*What is expected*
Going through the records that follow, please count the lines with "found" in them and give only the count.

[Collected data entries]
——
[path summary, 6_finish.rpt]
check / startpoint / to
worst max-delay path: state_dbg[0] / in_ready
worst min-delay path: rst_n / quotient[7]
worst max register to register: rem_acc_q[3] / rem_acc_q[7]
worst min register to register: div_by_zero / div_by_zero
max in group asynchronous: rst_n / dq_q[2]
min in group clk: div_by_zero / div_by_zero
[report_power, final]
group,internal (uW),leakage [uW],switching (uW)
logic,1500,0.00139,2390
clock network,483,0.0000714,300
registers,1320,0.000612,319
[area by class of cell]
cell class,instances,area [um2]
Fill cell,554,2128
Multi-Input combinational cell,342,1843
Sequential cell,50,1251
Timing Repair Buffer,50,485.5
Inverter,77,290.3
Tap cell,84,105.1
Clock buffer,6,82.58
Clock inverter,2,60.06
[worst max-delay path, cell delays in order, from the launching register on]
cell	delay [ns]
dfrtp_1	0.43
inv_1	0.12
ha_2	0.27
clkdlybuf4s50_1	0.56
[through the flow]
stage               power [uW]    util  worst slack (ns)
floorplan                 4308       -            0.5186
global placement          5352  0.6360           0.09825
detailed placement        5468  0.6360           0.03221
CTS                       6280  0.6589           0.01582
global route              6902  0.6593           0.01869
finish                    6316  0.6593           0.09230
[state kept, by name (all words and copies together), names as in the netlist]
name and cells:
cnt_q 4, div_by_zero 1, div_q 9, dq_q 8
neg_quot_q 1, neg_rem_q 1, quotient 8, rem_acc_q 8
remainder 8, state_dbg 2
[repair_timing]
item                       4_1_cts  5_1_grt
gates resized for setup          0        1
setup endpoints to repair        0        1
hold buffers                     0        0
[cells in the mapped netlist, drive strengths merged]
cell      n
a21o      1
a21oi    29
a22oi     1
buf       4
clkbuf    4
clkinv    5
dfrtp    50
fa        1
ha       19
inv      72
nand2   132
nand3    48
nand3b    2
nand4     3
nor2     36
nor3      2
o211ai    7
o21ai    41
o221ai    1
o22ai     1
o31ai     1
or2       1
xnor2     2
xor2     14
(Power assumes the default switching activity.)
——
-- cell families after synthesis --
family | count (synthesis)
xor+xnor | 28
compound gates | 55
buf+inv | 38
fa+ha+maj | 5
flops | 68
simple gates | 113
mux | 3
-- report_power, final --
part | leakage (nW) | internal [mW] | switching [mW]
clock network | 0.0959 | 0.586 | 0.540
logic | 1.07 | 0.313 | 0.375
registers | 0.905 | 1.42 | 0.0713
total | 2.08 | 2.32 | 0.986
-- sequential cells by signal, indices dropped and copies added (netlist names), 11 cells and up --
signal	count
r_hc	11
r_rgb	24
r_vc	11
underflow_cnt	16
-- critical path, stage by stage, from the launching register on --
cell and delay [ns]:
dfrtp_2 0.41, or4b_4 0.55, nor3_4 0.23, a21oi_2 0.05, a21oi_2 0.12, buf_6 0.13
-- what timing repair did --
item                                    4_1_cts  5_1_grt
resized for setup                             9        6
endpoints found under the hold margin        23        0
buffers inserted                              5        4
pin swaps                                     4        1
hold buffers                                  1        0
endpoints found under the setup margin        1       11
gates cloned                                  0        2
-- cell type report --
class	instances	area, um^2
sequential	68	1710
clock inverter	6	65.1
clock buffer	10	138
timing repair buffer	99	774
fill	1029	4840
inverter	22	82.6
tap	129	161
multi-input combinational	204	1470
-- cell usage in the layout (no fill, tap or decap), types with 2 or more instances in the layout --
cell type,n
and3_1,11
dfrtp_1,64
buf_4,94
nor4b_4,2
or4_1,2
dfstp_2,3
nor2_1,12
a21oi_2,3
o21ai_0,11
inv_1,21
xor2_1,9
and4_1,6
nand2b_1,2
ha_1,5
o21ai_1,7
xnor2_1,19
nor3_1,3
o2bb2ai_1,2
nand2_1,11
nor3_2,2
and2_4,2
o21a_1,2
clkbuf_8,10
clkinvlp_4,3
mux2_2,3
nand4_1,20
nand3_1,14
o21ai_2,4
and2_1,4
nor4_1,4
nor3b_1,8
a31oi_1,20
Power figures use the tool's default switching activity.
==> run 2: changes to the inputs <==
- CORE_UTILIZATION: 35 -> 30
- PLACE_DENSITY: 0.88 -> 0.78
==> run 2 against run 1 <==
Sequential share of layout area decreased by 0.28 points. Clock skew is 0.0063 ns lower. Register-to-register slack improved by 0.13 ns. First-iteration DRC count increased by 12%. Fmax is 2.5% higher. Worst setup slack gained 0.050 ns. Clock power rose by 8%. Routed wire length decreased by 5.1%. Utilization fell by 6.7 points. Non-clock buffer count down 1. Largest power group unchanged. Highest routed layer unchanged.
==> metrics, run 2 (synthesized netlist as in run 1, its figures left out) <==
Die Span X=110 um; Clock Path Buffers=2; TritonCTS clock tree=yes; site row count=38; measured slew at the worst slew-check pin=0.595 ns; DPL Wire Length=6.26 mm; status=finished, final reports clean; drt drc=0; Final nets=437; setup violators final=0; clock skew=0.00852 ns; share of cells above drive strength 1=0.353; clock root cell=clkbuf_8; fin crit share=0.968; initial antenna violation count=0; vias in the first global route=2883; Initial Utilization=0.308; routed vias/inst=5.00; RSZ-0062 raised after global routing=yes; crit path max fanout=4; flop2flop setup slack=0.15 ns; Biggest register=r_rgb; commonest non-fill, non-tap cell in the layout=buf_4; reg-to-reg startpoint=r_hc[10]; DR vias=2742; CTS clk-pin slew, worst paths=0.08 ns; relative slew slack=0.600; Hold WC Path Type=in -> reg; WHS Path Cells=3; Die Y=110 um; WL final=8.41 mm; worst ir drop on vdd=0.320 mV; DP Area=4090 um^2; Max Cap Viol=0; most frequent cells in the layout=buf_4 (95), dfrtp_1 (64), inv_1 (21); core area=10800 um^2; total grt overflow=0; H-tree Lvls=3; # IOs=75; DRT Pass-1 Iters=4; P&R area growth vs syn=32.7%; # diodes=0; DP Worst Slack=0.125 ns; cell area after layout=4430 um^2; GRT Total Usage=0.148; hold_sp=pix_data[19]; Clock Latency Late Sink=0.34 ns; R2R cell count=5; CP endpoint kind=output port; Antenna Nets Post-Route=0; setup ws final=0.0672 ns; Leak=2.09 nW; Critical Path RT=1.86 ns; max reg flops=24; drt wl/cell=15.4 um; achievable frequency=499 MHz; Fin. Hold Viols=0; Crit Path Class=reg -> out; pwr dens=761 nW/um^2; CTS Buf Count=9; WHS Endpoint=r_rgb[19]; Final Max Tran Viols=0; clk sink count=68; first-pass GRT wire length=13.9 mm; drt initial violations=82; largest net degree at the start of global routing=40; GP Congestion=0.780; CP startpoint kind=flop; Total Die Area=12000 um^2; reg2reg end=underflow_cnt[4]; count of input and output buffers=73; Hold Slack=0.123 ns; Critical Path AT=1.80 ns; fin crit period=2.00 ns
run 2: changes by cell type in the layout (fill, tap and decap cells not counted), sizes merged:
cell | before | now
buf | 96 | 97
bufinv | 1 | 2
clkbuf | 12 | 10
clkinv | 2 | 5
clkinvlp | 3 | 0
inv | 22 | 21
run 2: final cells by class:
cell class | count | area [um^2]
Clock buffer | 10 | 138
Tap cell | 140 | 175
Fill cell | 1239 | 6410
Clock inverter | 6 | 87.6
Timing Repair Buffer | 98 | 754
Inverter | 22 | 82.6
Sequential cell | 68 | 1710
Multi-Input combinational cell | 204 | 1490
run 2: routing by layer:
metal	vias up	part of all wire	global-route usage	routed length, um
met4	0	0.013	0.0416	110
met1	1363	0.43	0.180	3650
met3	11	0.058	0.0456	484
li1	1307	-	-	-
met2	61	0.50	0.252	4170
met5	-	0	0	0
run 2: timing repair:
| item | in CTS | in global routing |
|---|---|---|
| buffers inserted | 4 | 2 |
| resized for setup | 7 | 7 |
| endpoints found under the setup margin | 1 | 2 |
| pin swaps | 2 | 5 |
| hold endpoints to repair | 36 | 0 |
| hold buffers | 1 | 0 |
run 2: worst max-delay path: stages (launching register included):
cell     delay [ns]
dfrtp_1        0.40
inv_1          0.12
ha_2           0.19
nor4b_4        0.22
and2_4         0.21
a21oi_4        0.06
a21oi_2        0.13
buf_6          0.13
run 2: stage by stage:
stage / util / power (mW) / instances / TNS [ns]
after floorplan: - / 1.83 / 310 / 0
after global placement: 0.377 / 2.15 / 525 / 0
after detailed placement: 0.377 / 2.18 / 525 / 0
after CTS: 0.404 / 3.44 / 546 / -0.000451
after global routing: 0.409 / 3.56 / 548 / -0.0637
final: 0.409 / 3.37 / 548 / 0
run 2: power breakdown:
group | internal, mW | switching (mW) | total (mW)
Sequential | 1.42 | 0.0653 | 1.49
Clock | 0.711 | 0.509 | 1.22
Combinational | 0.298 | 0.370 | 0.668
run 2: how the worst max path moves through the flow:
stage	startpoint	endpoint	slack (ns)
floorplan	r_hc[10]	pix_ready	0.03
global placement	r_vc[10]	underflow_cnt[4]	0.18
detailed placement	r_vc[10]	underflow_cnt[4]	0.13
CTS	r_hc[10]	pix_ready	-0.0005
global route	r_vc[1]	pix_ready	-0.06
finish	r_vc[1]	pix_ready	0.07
——
*Solution to the problem*
3